Here, we present MS Annika, a novel algorithm for the identification of crosslink-spectrum matches (CSMs) from tandem mass spectrometry experiments. MS Annika is specialized on MS cleavable linkers. It is designed to integrate into Proteome Discoverer (Version 2.3), thus eliminating the need for pre-processing steps. The MS Annika algorithm is divided into three stages:
In the first step, MS Annika uses cross-link specific fragment ions, so-called crosslink reporter doublets, to select crosslink spectra. These reporter doublets correspond to the two cross-linked peptides, each of them modified with the heavy and the light part of the cleaved linker. The algorithm also allows for the selection of spectra with incomplete doublets, to increase the number of potential identifications. Based on these doublets, the theoretical precursor masses of the two peptides are identified.
Secondly, a modified version of the MS Amanda  database search engine algorithm provides multiple peptide sequences for both precursors. The highest scoring peptides for each precursor are combined to create CSMs. Subsequently, the CSMs are grouped into crosslinks by their cross-linked amino acid site.
The third step comprises a target-decoy based validation. False discovery rates are calculated at CSM as well as crosslink level, resulting in robust identifications.

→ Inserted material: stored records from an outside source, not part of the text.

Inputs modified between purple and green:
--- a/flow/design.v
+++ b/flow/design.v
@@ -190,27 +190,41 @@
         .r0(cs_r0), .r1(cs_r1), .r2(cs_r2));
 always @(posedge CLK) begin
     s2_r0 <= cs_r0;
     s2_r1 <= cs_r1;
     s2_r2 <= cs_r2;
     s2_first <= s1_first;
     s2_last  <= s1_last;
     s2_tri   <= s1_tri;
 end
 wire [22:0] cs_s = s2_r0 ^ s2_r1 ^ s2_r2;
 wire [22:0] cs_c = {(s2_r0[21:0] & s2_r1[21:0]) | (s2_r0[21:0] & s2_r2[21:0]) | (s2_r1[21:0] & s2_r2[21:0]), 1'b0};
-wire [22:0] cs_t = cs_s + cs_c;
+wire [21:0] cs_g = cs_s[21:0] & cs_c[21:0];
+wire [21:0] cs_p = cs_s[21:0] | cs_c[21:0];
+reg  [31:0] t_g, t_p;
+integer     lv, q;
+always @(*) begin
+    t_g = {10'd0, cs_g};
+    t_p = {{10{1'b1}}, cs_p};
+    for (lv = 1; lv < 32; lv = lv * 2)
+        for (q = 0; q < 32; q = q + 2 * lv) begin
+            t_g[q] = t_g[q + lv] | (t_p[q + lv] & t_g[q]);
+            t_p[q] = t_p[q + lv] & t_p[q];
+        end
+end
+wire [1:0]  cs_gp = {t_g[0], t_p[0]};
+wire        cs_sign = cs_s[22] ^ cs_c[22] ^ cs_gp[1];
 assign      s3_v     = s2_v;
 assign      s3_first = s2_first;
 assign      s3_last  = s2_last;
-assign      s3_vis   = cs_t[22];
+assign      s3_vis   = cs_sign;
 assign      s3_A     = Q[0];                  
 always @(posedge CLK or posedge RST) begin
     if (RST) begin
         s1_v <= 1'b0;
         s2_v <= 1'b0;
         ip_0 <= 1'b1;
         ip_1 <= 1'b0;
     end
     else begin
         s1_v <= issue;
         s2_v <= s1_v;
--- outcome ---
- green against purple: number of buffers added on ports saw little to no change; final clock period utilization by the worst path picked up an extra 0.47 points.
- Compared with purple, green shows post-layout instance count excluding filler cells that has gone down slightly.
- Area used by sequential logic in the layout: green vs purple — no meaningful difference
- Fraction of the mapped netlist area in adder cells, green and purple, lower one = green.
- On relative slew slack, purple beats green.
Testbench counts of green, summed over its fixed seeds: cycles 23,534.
This design comes from an exercise in tuning for small area and a short achievable clock period on the open sky130 flow, not from production work.
Power figures rest on the tool's default switching activity, not on a simulated workload.

==> flow/design.v (excerpt) <==
module fpu #(
    parameter WIDTH = 24
)(
    input   logic clk,
    input   wire logic [WIDTH - 1:0] a,
    input   wire logic [WIDTH - 1:0] b,
    input   wire logic [3:0]         opcode,
    output  logic [WIDTH - 1:0] result
);
export LEC_CHECK = 0
export CAP_MARGIN = 20
export CORE_MARGIN = 2
export CORE_UTILIZATION = 40
export SETUP_SLACK_MARGIN = 5
export SLEW_MARGIN = 20
export SYNTH_HIERARCHICAL = 1
export SYNTH_MINIMUM_KEEP_SIZE = 0
create_clock -name core_clock -period 8.5 [get_ports {clk}]
standard.sh (not shown) runs the stock make flow with config.mk's settings and CLKGATE_MAP_FILE= SYNTH_SCRIPT=/design/flow/synth_recipe.tcl, a recipe that flattens the netlist after the stock synthesis.
==> flow/flow/run.sh <==
#!/bin/bash
# The standard layout, except that the input and output ports are
# buffered with sky130_fd_sc_hd__buf_2 cells (buffer_ports -buffer_cell)
# instead of the default delay-cell buffers. ORFS's own logs are kept
# under orfs/logs; make's output goes to standard.log.
set -euo pipefail
export BUFFER_PORTS_ARGS="-buffer_cell sky130_fd_sc_hd__buf_2"
bash standard.sh > standard.log 2>&1
Edit:
--- a/flow/design.v
+++ b/flow/design.v
@@ -1138,70 +1138,68 @@
     input   wire logic [WIDTH - 1:0] a,
     input   wire logic [WIDTH - 1:0] b,
     input   wire logic [3:0]         opcode,
     output  logic [WIDTH - 1:0] result
 );
     wire       abig;
     fp_gt23 u_abig (.x(a[22:0]), .y(b[22:0]), .gt(abig));
     wire       egt;
     fp_gt8 u_egt (.x(a[22:15]), .y(b[22:15]), .gt(egt));
     wire [3:0] dab   = a[18:15] - b[18:15];
     wire [3:0] dba   = b[18:15] - a[18:15];
-    wire       as_in = (opcode == 4'b0000) || (opcode == 4'b0100);
-    wire       swp   = as_in & ~abig;
-    wire       ha    = a[22:15] != 8'd0;
-    wire       hb    = b[22:15] != 8'd0;
     logic [23:0] a1, b1;
     logic [3:0]  op1;
-    logic        abig1;
-    logic        eff1;      
-    logic        ssign1;    
-    logic [3:0]  sh1;       
+    logic        abig1, abig1m;    
+    logic        eff1;              
+    logic [3:0]  sh1;      
     logic        ha1, hb1;  
     always_ff @(posedge clk) begin
-        a1     <= swp ? b : a;
-        b1     <= swp ? a : b;
-        op1    <= opcode;
-        abig1  <= abig;
-        eff1   <= a[23] ^ b[23] ^ opcode[2];
-        ssign1 <= abig ? a[23] : b[23] ^ opcode[2];
-        sh1    <= egt ? dab : dba;    
-        ha1    <= swp ? hb : ha;
-        hb1    <= swp ? ha : hb;
+        a1    <= a;
+        b1    <= b;
+        op1   <= opcode;
+        abig1 <= abig;
+        abig1m <= abig;
+        eff1  <= a[23] ^ b[23] ^ opcode[2];
+        sh1   <= egt ? dab : dba;    
+        ha1   <= a[22:15] != 8'd0;
+        hb1   <= b[22:15] != 8'd0;
     end
     genvar k;
     wire is_as   = (op1 == 4'b0000) || (op1 == 4'b0100);
     wire is_max  = (op1 == 4'b0001);
     wire is_min  = (op1 == 4'b0010);
     wire is_fl   = (op1 == 4'b1000);
     wire is_ce   = (op1 == 4'b1001);
     wire is_mul  = (op1 == 4'b0011);
     wire is_abs  = (op1 == 4'b0101);
     wire is_neg  = (op1 == 4'b0110);
     wire        sa = a1[23];
     wire [7:0]  ea = a1[22:15];
     wire [14:0] fa = a1[14:0];
     wire        sb = b1[23];
     wire [7:0]  eb = b1[22:15];
     wire [14:0] fb = b1[14:0];
     wire [15:0] ma     = {ha1, fa};
     wire [15:0] mb     = {hb1, fb};
+    wire        sbx    = sb ^ op1[2];
     wire        effsub = eff1;
-    wire [15:0] maxm   = ma;
-    wire [15:0] minx   = mb ^ {16{effsub}};
-    wire [7:0]  maxe   = ea;
+    wire [15:0] max_   = ma ^ {16{effsub}};
+    wire [15:0] mbx    = mb ^ {16{effsub}};
+    wire [15:0] maxm   = abig1 ? ma : mb;
+    wire [15:0] minx   = abig1 ? mbx : max_;
+    wire [7:0]  maxe   = abig1m ? ea : eb;
     wire [31:0] shx    = {{16{effsub}}, minx} >> sh1;
-    wire        ssign  = ssign1;
+    wire        ssign  = abig1m ? sa : sbx;
     wire [16:0] sum;
     fp_add16 u_add (.x(maxm), .y(shx[15:0]), .ci(effsub), .s(sum[15:0]), .co(sum[16]));
-    wire        a_gt = (sa == sb) ? (abig1 ^ sa) : sb;
+    wire        a_gt = (sa == sb) ? (abig1m ^ sa) : sb;
     wire [23:0] mm   = (a_gt ^ is_min) ? a1 : b1;
     wire [23:0] pass_r =
         (is_max | is_min) ? mm :
         (is_abs | is_neg) ? {is_neg & ~sa, a1[22:0]} :
         (is_fl | is_ce) ? a1 :
         (sa ? 24'hbf8000 : 24'h3f8000);
     wire [31:0] r0, r1;
     fp_mul_tree u_tree (.fa(fa), .fb(fb), .r0(r0), .r1(r1));
     wire        lo_co;     
     fp_cy10 u_lo (.x(r0[9:0]), .y(r1[9:0]), .co(lo_co));
     wire [8:0]  sum9  = {1'b0, ea} + {1'b0, eb};
Result: Clock power climbs by a few percent. Routed wire length climbs by a few percent. Die area barely changes. Worst setup slack loses 0.080 ns. Worst hold slack loses 0.034 ns. Cell count climbs slightly. Via count climbs by a few percent. Register-to-register slack loses 0.08 ns. Global-route usage climbs by 1.2 points. Non-clock buffer count climbs by 4. First-iteration DRC count drops by roughly a tenth.
Function was not checked in any run of this note: the RTL went through the layout flow alone.

-- re-timing with driven ports --
The flow's constraints put no driver on any port. The routed layouts listed below were extracted and timed again, unchanged, in two steps. Step 1: set_driving_cell puts a clkbuf_16 on clk and a buf_2 on each other input, an assumption about the parent block. Step 2 times the ports against the registers' clock, not the clock port: input delays grow and output delays shrink by t, the midpoint of the rising clock arrivals with the driver on. Three values: ideal ports, drivers, drivers and shift; two values: the first two.
| run | t (ns) | slack for setup (ns) | latest minus earliest clock arrival (ns) |
|---|---|---|---|
| the first run | 0.499 | 5.053 / 5.053 / 4.601 | 0.016 / 0.016 |
| the second run | 0.502 | 4.973 / 4.973 / 4.850 | 0.027 / 0.027 |
After both steps every run listed still meets setup and hold. For the first run, which loses most, drivers alone change the setup slack by 0.000 ns; drivers and shift together by -0.452 ns.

First results show that MS Annika is able to compete with other tools in the field, both in speed and the number and sensitivity of identifications. For example, we ran both MeroX  and MS Annika with default parameters, allowing the DSSO linker to bind to lysine, serine, threonine and tyrosine as well as the protein N-terminus, using carbamidomethylation of C as a static and oxidation of M as a variable modification in a sample with two proteins. From 14708 spectra measured on a Thermo Fischer Q-Exactive HF mass spectrometer, MeroX identified 234, while MS Annika identified 282 CSMs at an FDR cut-off of 5%.